Ayer, en la playa de El Camello celebraron «cinco partidas, algunas de tres jugadores y otras de dos, y después de cada una de ellas los participantes se dieron un baño». En total, Huerga calcula que participaron en este baño iniciático una treintena de personas, casi todas ellas habituales en este escenario durante los fines de semana.

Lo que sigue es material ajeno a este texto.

==> branch pepper <==
==> flow/design.v <==
module ALU(
	input[31:0] SrcA,
	input[31:0] SrcB,
	input[3:0] ALUOp,
	output reg[31:0] ALUResult,
	output reg[3:0] ALUFlags
	);
	always @ (*)
	begin
		ALUFlags = 4'b0000;
		if(SrcA == SrcB)
			ALUFlags[2] = 1'b1;
		case(ALUOp)
			4'b0010:
			begin
				ALUResult = SrcA - SrcB;
			end
			4'b0100:
			begin
				ALUResult = SrcA + SrcB;
			end
			4'b1010:
			begin
				ALUResult = SrcA - SrcB;
			end
			4'b1101:
			begin
				ALUResult = SrcB;
			end
			default:
			begin
				ALUResult = 32'h00000000;
			end
		endcase
	end
endmodule
module Extend(  
	input[23:0] in,
	input[1:0] ImmSrc,
	output reg[31:0] ExtImm
	);
	integer i;
	always @ (*)
	begin
		case(ImmSrc  )
		  2'b00:
		begin
			ExtImm[7:0] = in[7:0];
			for(i=8; i<32; i=i+1)
				ExtImm[i] = in[7];
		end
		  2'b01:
		begin
			ExtImm[11:0] = in[11:0];
			for(i=12; i<32; i=i+1)
				ExtImm[i] = 'b0;
		end
		  2'b10:
		begin
			ExtImm[1:0] = 2'b00;
			ExtImm[25:2] = in[23:0];
			for(i=26; i<32; i=i+1)
				ExtImm[i] = in[23];
		end
		default:
			ExtImm = 'h00000000;
		endcase
	end
endmodule
module RegisterFile(
	input clk, 
	input reset, 
	input we,
	input[1:0] RegSrc,
	input[3:0] addr1,
	input[3:0] addr2,
	input[3:0] addr3,
	input[3:0] waddr,
	input[31:0] wdata,
	input[31:0] pcin,
	output reg[31:0] data1,
	output reg[31:0] data2,
	output reg[31:0] data3,
	output[31:0] pcout
	);
	reg[31:0] registers[15:0];
	integer idx;
	assign pcout = registers[15];
	always @ (posedge clk)
	begin
		if (reset)
		begin
			for(idx=0; idx<=15; idx=idx+1) begin
				registers[idx] <= 'h00000000;
			end
		end
		else  
		begin
			if(  we)
			begin
				if(RegSrc[0] != 1'b1)
					registers[waddr] <= wdata;
				else
					registers[14] <= registers[15] + 'd4;
			end
			if(  waddr != 4'b1111 || RegSrc[0] == 1'b1 || we == 1'b0)
				registers[15] <= pcin;
		end
	end
	always @ (*)
	begin
		begin
			if(  addr1 == 15)
			begin
				data1 = registers[15] + 32'd8;
			end
			else
			begin
				data1 = registers[addr1];
			end
			if(  addr2 == 15)
			begin
				data2 = registers[15] + 32'd8;
			end
			else
			begin
				if (  RegSrc[1] == 1'b0)
					data2 = registers[addr2];
				else
					data2 = registers[waddr];
			end
			if(  addr3 == 15)
			begin
				data3 = registers[15] + 32'd8;
			end
			else
			begin
				data3 = registers[addr3];
			end
		end
	end
endmodule
module Decoder (
	input[1:0] op,
	input[5:0] funct,
	output reg MemtoReg,
	output reg ALUSrc,
	output reg[1:0] ImmSrc,
	output reg[1:0] RegSrc,
	output reg[3:0] ALUOp,
	output reg Svalue
	);
	always @(*)
	begin
		case (op)
			2'b00:
			begin
				MemtoReg = 1'b0;
				ALUOp = funct[4:1];
				Svalue = funct[0];
				if(funct[5] == 1'b1)
				begin
					ALUSrc = 1'b1;
					ImmSrc = 2'b00;  
					RegSrc = 2'b00;
				end
				else
				begin
					ALUSrc = 1'b0;
					ImmSrc = 2'b00;
					RegSrc = 2'b00;
				end
			end
			2'b01:
			begin
				MemtoReg = 1'b1;
				ALUOp = (funct[3] == 1'b1) ? 4'b0100 : 4'b0010;
				Svalue = 1'b0;
				if(funct[5] == 1'b0)
				begin
					ALUSrc = 1'b1;
					ImmSrc = 2'b01;
					RegSrc = 2'b00;
				end
				else 
				begin
					ALUSrc = 1'b0;
					ImmSrc = 2'b01;
					RegSrc = 2'b00;				
				end
			end
			2'b10:
			begin
				MemtoReg = 1'b0;
				ALUOp = 4'b0100;
				Svalue = 1'b0;
				ALUSrc = 1'b1;
				ImmSrc = 2'b10;
				RegSrc = 2'b01;
			end
			default:
			begin
				MemtoReg = 1'b0;
				ALUOp = 4'b0000;
				Svalue = 1'b0;
				ALUSrc = 1'b0;
				ImmSrc = 2'b00;
				RegSrc = 2'b00;
			end
		endcase
	end
endmodule
==> flow/design.v (excerpt) <==
module SequentialNonrestoringDivider128Bit(
    input [127:0] dividend_q,
    input [127:0] divisor_m,
    input clk,
	 input reset_n,
    output [127:0] quotient,
	 output [127:0] remainder,
	 output done
    );
	parameter [2:0] 	START = 3'b000,
							SHIFT = 3'b001,
							ACCUM = 3'b010,
							FIX_REMAINDER = 3'b011,
							DONE = 3'b100;
	reg [2:0] state;
	reg [7:0] count;
	reg [127:0] q_shift;
	reg [129:0] a_shift;
	reg add_sub_control;
	wire [129:0] add_sub_out;
	wire [7:0] count_plusone;
	EightBitAdder count_inc (
		.a(count),
		.b(8'b0),
		.carry_in(1'b1),
		.s(count_plusone),
		.carry_out()
		);
	wire add_sub_carry;
	AddSubCLA129Bits add_sub (
		.a(a_shift[128:0]), 
		.b({1'b0, divisor_m}), 
		.add_sub(add_sub_control), 
		.s(add_sub_out[128:0]), 
		.carry_out(add_sub_carry)
		);
	assign add_sub_out[129] = a_shift[129] ^ add_sub_carry;
	always @(posedge clk or negedge reset_n)
	begin
		if (!reset_n) 
			state <= START;
		else
		begin
			case (state)
				START: 			begin
									q_shift <= dividend_q;
									a_shift <= 130'h0;
									add_sub_control <= 1;
									count <= 8'h00;
									state <= SHIFT;
									end
				SHIFT: 			begin
									count <= count + 1;
									{a_shift, q_shift} <= {a_shift[128:0], q_shift, 1'b0};
									state <= ACCUM;
									end
				ACCUM:			begin
									a_shift <= add_sub_out[129:0];
									if (add_sub_out[129])
										begin
										add_sub_control <= 0;
  ...
Settings: LEC_CHECK=0, CAP_MARGIN=20, CELL_PAD_IN_SITES_DETAIL_PLACEMENT=1, CELL_PAD_IN_SITES_GLOBAL_PLACEMENT=3, CORE_MARGIN=2, CORE_UTILIZATION=40, CTS_CLUSTER_DIAMETER=37, CTS_CLUSTER_SIZE=53, MAX_ROUTING_LAYER=met4, MIN_ROUTING_LAYER=met1, SETUP_SLACK_MARGIN=0.74, SLEW_MARGIN=20, TNS_END_PERCENT=70; clock period 4.89 ns.
run.sh (not shown) runs the stock make flow with config.mk's settings and CLKGATE_MAP_FILE=.
Edit:
--- a/flow/config.mk
+++ b/flow/config.mk
@@ -9,3 +9,2 @@
 export CELL_PAD_IN_SITES_DETAIL_PLACEMENT = 1
-export CELL_PAD_IN_SITES_GLOBAL_PLACEMENT = 3
 export CORE_MARGIN = 2
@@ -14,6 +13,4 @@
 export CTS_CLUSTER_SIZE = 53
-export MAX_ROUTING_LAYER = met4
-export MIN_ROUTING_LAYER = met1
-export SETUP_SLACK_MARGIN = 0.74
+export MIN_ROUTING_LAYER = met2
 export SLEW_MARGIN = 20
-export TNS_END_PERCENT = 70
+export TNS_END_PERCENT = 50
Result:
- Now the flow reached the layout checks and failed them: setup timing
- clock power decreases by 7.4%
- via count went up by 38%
- worst hold slack is worse by 0.0033 ns
- register-to-register slack got worse by 0.24 ns
- worst setup slack loses 0.21 ns
- sequential cell count does not change
- die size is unchanged
- non-clock buffer count goes down by 66
- global-route usage came out higher by 13 points
- final cell count drops by 2.2%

Dos de los atrevidos inmortalizan con una foto el momento tras salir del mar. / María Gil Lastra

Una vez dentro, no se trata de demostrar que además de palistas son 'quijotes'; basta un chapuzón para saludar el año 2019 y cumplir con la tradición. Ya en el exterior, los diez grados de temperatura obligaron a los bañistas a vestirse de inmediato. El colectivo sigue otro ritual para recibir las fiestas navideñas. «El día 22 nos reunimos los socios en la playa. Cada uno lleva algo de comer y beber y charlamos y celebramos las fiestas en hermandad», explica Huerga.

Los miembros de la Asociación Deportiva La Caracola también tienen costumbre de recibir el Año Nuevo con un chapuzón después de jugar. Las palas cántabras forman parte de la banda sonora de las playas de la región no sólo en verano. En invierno su 'repalatear' inequívoco sigue presente en los arenales de El Camello o La Concha.